The MASM Forum

General => The Laboratory => Topic started by: Farabi on January 03, 2013, 06:23:28 PM

Title: Basic SSE Operation
Post by: Farabi on January 03, 2013, 06:23:28 PM
Code: [Select]

fsmVecSub proc uses esi edi lpVDest:dword,lpVA:dword,lpVB:dword

mov esi,lpVA
mov edi,lpVB
mov eax,lpVDest

movups xmm0,[esi]
movups xmm1,[edi]
subps xmm0,xmm1
movups [eax],xmm0


ret
fsmVecSub endp

fsmVecAdd proc uses esi edi lpVDest:dword,lpVA:dword,lpVB:dword

mov esi,lpVA
mov edi,lpVB
mov eax,lpVDest

movups xmm0,[esi]
movups xmm1,[edi]
addps xmm0,xmm1
movups [eax],xmm0


ret
fsmVecAdd endp

fsmVecMul proc uses esi edi lpVDest:dword,lpVA:dword,lpVB:dword

mov esi,lpVA
mov edi,lpVB
mov eax,lpVDest

movups xmm0,[esi]
movups xmm1,[edi]
mulps xmm0,xmm1
movups [eax],xmm0


ret
fsmVecMul endp

Im sorry for wasting your time, but can anyone do timing for this function for me. It seems I messed up my timer code and it always yield -1 result. I want to know how many microseconds it achieved on 100 milions loops.
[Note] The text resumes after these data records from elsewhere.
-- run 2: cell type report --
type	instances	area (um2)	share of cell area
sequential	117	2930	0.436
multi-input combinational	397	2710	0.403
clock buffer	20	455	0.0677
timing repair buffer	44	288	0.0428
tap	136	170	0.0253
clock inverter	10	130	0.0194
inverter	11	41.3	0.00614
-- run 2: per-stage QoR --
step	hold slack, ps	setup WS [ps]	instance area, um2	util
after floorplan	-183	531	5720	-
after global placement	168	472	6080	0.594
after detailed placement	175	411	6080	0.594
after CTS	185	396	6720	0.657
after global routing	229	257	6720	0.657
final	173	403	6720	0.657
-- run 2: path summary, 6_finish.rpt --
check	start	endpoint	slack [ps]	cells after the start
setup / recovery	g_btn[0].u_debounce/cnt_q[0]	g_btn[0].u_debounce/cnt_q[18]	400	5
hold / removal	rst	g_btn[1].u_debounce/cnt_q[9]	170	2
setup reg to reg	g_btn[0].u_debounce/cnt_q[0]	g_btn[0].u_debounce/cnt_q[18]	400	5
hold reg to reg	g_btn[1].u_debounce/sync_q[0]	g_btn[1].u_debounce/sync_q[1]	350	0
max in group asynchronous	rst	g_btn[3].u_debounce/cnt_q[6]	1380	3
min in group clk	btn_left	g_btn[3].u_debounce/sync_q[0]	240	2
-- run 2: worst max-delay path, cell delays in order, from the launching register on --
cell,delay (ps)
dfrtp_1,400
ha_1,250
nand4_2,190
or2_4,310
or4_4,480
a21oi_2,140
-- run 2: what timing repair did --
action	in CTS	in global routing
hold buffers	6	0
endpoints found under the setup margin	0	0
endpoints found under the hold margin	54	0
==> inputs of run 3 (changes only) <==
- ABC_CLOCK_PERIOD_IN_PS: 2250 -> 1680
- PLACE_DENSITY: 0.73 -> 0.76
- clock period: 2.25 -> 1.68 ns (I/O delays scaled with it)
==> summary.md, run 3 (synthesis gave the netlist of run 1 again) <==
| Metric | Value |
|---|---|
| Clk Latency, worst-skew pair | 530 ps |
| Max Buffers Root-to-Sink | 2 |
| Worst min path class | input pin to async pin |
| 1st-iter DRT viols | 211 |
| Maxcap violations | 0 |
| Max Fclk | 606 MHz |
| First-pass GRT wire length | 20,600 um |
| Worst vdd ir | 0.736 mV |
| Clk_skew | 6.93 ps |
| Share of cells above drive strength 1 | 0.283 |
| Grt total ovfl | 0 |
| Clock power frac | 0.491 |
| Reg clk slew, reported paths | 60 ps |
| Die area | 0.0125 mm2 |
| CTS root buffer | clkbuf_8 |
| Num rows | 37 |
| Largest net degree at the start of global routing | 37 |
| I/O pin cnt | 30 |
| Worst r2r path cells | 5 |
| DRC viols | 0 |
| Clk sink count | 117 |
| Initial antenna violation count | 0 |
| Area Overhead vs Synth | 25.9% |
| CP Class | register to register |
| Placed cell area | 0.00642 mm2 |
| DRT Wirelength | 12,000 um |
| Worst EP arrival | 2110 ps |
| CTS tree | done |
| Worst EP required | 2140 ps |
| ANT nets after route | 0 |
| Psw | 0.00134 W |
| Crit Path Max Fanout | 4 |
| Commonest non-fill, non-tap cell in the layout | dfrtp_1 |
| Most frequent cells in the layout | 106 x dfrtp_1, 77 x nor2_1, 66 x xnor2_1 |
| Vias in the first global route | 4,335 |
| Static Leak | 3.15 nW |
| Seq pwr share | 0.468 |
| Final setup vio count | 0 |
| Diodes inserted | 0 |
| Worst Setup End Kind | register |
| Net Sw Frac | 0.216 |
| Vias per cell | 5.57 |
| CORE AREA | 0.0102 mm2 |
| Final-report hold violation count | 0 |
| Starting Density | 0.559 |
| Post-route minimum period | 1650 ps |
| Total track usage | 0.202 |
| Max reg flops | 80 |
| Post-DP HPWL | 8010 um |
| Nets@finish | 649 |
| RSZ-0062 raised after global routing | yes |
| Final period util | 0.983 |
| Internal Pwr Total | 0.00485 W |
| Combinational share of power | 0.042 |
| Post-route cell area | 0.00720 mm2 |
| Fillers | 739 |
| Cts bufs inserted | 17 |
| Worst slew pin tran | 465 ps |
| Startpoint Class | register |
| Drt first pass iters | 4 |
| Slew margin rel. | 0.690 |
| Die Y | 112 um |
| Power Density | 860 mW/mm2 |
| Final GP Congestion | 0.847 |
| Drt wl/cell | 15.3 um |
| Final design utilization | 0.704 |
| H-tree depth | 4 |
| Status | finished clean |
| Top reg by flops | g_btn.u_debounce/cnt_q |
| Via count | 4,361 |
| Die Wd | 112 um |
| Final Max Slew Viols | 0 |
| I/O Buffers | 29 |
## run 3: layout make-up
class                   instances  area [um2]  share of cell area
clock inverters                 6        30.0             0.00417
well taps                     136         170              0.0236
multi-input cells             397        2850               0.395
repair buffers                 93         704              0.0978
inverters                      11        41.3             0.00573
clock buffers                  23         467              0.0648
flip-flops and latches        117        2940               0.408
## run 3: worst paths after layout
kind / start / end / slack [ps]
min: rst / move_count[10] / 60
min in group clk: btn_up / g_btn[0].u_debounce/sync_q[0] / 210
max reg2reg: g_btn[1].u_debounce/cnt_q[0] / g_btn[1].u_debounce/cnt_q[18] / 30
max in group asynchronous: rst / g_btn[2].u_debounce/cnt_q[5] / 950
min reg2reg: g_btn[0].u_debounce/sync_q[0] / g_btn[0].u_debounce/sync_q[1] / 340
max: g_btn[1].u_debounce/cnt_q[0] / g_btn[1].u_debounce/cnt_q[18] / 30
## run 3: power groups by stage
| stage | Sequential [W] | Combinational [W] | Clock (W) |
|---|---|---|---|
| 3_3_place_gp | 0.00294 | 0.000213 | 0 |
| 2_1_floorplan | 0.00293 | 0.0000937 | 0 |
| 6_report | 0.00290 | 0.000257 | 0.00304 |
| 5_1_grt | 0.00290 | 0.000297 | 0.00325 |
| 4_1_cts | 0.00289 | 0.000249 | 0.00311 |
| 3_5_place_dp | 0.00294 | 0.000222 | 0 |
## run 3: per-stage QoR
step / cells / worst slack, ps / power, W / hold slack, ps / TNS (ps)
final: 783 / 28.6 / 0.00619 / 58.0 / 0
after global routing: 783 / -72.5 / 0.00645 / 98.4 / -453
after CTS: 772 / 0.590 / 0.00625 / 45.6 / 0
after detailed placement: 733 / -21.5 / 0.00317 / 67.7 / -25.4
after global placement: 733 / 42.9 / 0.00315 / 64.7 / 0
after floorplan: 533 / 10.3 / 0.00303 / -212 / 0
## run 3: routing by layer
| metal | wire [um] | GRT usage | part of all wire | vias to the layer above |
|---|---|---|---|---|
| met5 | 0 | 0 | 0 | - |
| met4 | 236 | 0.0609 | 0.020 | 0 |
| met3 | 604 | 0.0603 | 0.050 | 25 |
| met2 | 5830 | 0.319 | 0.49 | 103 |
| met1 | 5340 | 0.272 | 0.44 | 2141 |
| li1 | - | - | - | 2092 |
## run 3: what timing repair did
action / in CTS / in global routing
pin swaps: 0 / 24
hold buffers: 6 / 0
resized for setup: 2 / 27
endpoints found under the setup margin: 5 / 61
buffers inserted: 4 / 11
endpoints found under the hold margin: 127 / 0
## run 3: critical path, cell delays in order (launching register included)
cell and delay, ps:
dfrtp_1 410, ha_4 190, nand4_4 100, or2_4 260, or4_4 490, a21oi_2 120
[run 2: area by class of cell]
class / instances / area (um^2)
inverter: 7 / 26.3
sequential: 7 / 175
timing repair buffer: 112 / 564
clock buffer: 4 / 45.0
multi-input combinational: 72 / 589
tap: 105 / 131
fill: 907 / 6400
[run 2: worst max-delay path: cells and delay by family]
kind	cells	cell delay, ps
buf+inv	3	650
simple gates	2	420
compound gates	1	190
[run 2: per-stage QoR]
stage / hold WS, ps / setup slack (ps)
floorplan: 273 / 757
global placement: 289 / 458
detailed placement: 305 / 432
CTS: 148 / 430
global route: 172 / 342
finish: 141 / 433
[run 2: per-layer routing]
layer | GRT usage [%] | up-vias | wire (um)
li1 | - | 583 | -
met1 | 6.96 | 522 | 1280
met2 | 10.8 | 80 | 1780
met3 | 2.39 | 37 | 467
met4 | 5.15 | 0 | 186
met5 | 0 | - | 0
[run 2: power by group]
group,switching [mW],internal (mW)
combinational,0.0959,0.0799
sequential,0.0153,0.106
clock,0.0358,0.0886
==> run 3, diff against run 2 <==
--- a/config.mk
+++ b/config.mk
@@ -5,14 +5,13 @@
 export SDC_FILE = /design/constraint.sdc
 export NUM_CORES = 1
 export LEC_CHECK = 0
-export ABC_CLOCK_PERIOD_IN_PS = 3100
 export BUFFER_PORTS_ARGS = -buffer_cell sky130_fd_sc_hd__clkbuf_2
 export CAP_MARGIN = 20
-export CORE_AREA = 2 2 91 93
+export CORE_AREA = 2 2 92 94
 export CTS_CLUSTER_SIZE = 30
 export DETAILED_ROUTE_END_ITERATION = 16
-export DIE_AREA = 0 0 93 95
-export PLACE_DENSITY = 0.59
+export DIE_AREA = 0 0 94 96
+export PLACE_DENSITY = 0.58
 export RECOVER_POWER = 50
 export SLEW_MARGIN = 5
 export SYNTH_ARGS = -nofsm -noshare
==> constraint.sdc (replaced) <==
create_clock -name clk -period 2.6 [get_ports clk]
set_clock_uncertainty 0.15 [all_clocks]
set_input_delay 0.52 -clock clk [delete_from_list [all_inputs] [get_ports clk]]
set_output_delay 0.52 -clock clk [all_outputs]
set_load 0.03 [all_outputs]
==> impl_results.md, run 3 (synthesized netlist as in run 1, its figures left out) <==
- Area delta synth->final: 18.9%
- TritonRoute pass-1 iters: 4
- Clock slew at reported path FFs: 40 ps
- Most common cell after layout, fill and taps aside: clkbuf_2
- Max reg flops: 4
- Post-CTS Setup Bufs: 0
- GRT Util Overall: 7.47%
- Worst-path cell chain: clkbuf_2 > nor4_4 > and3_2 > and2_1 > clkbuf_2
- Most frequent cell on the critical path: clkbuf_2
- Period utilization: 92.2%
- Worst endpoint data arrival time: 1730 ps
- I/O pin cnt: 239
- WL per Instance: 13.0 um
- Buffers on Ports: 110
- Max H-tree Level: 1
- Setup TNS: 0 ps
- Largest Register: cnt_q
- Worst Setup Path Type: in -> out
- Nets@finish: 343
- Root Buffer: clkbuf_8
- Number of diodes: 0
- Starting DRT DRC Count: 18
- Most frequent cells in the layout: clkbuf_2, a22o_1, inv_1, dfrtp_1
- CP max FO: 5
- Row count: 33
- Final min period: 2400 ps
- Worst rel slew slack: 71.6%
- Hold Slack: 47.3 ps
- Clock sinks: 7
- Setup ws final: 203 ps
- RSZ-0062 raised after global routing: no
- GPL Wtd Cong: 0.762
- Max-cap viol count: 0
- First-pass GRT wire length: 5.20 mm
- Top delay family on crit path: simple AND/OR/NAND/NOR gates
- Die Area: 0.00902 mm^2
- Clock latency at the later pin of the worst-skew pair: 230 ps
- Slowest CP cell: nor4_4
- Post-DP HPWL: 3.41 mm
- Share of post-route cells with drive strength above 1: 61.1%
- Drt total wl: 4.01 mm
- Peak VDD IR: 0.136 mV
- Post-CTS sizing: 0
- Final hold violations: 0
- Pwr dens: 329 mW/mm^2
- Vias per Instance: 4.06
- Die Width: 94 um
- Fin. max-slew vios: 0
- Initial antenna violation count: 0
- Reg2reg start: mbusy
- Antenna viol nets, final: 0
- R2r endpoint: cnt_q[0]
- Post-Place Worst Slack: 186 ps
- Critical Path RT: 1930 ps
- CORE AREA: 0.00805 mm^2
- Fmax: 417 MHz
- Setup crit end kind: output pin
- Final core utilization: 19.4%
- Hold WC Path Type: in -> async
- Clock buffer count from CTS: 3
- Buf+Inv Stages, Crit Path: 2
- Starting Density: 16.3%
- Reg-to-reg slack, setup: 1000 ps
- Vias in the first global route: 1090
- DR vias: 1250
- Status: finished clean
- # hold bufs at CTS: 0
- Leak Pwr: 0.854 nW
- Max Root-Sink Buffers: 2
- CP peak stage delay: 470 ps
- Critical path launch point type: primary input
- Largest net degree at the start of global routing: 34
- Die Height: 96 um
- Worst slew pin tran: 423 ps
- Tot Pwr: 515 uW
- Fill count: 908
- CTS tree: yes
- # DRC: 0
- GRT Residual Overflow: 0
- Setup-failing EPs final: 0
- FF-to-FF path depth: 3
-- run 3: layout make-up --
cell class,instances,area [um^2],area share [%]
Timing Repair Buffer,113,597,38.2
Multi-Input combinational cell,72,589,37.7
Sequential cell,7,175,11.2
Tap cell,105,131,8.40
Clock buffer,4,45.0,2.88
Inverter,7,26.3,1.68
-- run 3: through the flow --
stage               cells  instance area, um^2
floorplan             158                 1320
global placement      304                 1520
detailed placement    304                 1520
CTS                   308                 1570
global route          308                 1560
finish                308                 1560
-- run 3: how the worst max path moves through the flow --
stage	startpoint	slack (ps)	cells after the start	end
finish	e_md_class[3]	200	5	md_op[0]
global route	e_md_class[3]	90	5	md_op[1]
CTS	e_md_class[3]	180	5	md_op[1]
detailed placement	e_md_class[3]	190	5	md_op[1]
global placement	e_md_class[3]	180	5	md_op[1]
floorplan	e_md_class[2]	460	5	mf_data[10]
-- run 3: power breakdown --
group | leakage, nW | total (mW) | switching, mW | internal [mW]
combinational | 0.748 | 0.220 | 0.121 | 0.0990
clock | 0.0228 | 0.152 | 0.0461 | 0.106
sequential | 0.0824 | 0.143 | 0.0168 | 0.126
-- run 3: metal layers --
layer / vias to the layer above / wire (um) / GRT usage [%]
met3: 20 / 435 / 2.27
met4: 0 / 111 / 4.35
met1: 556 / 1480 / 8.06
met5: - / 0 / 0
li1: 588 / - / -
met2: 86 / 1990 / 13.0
$ cat src/rtl/mm2s_banked.sv
// Streams len*N words from N interleaved banks onto AXI-stream; first rd_en 1 cycle and first tvalid 3 cycles after start.
// Reads throttle against a 2-entry output buffer under tready backpressure. Define MM2S_BEAT_COUNT_EN to add beat_count.
module mm2s_banked #(
    parameter int D_W    = 8,
    parameter int N      = 4,
    parameter int ADDR_W = 12
) (
    input  logic              clk,
    input  logic              rst_n,
    input  logic              start,
    input  logic [ADDR_W-1:0] len,
    output logic [ADDR_W-1:0] rd_addr,
    output logic [N-1:0]      rd_en,
    input  logic [N*D_W-1:0]  rd_data,
    output logic [D_W-1:0]    m_axis_mm2s_tdata,
    output logic              m_axis_mm2s_tvalid,
    input  logic              m_axis_mm2s_tready,
    output logic              m_axis_mm2s_tlast,
    output logic              busy,
    output logic              done
`ifdef MM2S_BEAT_COUNT_EN
    ,
    output logic [31:0]       beat_count
`endif
);
    localparam int BW = (N > 1) ? $clog2(N) : 1;

    typedef enum logic [1:0] {IDLE, RUN, DRAIN} state_t;
    typedef struct packed {
        logic           last;
        logic [D_W-1:0] dat;
    } beat_t;

    state_t            state_q, state_d;
    logic [ADDR_W-1:0] len_q, addr_q;
    logic [BW-1:0]     bank_q, fl_bank_q;
    logic              fl_vld_q, fl_last_q;
    beat_t             buf_q [2];
    logic              wr_ptr_q, rd_ptr_q;
    logic [1:0]        cnt_q;
    logic              done_zero_q;
    logic              accept, issue, last_rd, pop, done_drain;
    logic [2:0]        occ, cap;
    logic [D_W-1:0]    rdat;
    beat_t             head;

    assign head               = buf_q[rd_ptr_q];
    assign m_axis_mm2s_tvalid = (cnt_q != 2'd0);
    assign m_axis_mm2s_tdata  = head.dat;
    assign m_axis_mm2s_tlast  = m_axis_mm2s_tvalid & head.last;
    assign pop                = m_axis_mm2s_tvalid & m_axis_mm2s_tready;

    assign accept  = (state_q == IDLE) && start && (len != '0);
    assign last_rd = (bank_q == BW'(N - 1)) && (addr_q == len_q - ADDR_W'(1));
    // Buffered plus in-flight words, less the word leaving now, must stay below 2.
    assign occ     = {1'b0, cnt_q} + {2'b0, fl_vld_q};
    assign cap     = 3'd2 + {2'b0, pop};
    assign issue   = (state_q == RUN) && (occ < cap);

    assign rd_addr = addr_q;
    assign rd_en   = issue ? (N'(1) << bank_q) : '0;
    assign rdat    = rd_data[fl_bank_q*D_W +: D_W];
    assign busy    = (state_q != IDLE);
    assign done    = done_drain | done_zero_q;

    always_comb begin
        state_d    = state_q;
        done_drain = 1'b0;
        case (state_q)
            IDLE:    if (accept) state_d = RUN;
            RUN:     if (issue && last_rd) state_d = DRAIN;
            DRAIN: begin
                if (cnt_q == 2'd0 && !fl_vld_q) begin
                    state_d    = IDLE;
                    done_drain = 1'b1;
                end
            end
            default: state_d = IDLE;
        endcase
    end

    always_ff @(posedge clk or negedge rst_n) begin
        if (!rst_n) begin
            state_q     <= IDLE;
            len_q       <= '0;
            addr_q      <= '0;
            bank_q      <= '0;
            fl_vld_q    <= 1'b0;
            fl_last_q   <= 1'b0;
            fl_bank_q   <= '0;
            done_zero_q <= 1'b0;
        end else begin
            state_q     <= state_d;
            done_zero_q <= (state_q == IDLE) && start && (len == '0);
            fl_vld_q    <= issue;
            fl_last_q   <= issue && last_rd;
            fl_bank_q   <= bank_q;
            if (accept) begin
                len_q  <= len;
                addr_q <= '0;
                bank_q <= '0;
            end else if (issue && !last_rd) begin
                // Counters freeze on the final read, so len = 2^ADDR_W-1 never wraps.
                if (bank_q == BW'(N - 1)) begin
                    bank_q <= '0;
                    addr_q <= addr_q + ADDR_W'(1);
                end else begin
                    bank_q <= bank_q + BW'(1);
                end
            end
        end
    end

    always_ff @(posedge clk or negedge rst_n) begin
        if (!rst_n) begin
            buf_q[0] <= '0;
            buf_q[1] <= '0;
            wr_ptr_q <= 1'b0;
            rd_ptr_q <= 1'b0;
            cnt_q    <= 2'd0;
        end else begin
            if (fl_vld_q) begin
                buf_q[wr_ptr_q] <= {fl_last_q, rdat};
                wr_ptr_q        <= ~wr_ptr_q;
            end
            if (pop) rd_ptr_q <= ~rd_ptr_q;
            cnt_q <= cnt_q + {1'b0, fl_vld_q} - {1'b0, pop};
        end
    end

`ifdef MM2S_BEAT_COUNT_EN
    always_ff @(posedge clk or negedge rst_n) begin
        if (!rst_n)      beat_count <= '0;
        else if (accept) beat_count <= '0;
        else if (pop)    beat_count <= beat_count + 32'd1;
    end
`endif

endmodule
It should be about half seconds.
Title: Re: Basic SSE Operation
Post by: dedndave on January 03, 2013, 08:10:18 PM
as always, you can get Michael Webster's timers.asm in the first thread of the laboratory
Code: [Select]
;###############################################################################################

        .XCREF
        .NoList
        INCLUDE    \Masm32\Include\Masm32rt.inc
        .686p
        .MMX
        .XMM
        INCLUDE    \Masm32\Macros\Timers.asm
        .List

;###############################################################################################

Loop_Count = 10000  ;adjust the loop count so that each pass takes about 0.5 seconds

;###############################################################################################

        .DATA

;***********************************************************************************************

        .DATA?

;###############################################################################################

        .CODE

;***********************************************************************************************

_main   PROC

        INVOKE  GetCurrentProcess
        INVOKE  SetProcessAffinityMask,eax,1
        INVOKE  Sleep,750

        mov     ecx,5

Loop00: push    ecx

        counter_begin Loop_Count,HIGH_PRIORITY_CLASS

;put your code to be timed here

        counter_end

        print   str$(eax),32
        pop     ecx
        dec     ecx
        jnz     Loop00

        print   chr$(13,10)
        inkey
        INVOKE  ExitProcess,0

_main   ENDP

;###############################################################################################

        END     _main
Title: Re: Basic SSE Operation
Post by: Farabi on January 03, 2013, 09:54:24 PM
I did, but each time I used mul eax, the timer is error and return -1.
Title: Re: Basic SSE Operation
Post by: Farabi on January 03, 2013, 11:02:14 PM
Based on my timing it took half a second for 100 milions loop. Multiply it by 8 it reached almost 1 GFlops per second. Not bad. Making a 3D software raytracer should be posible.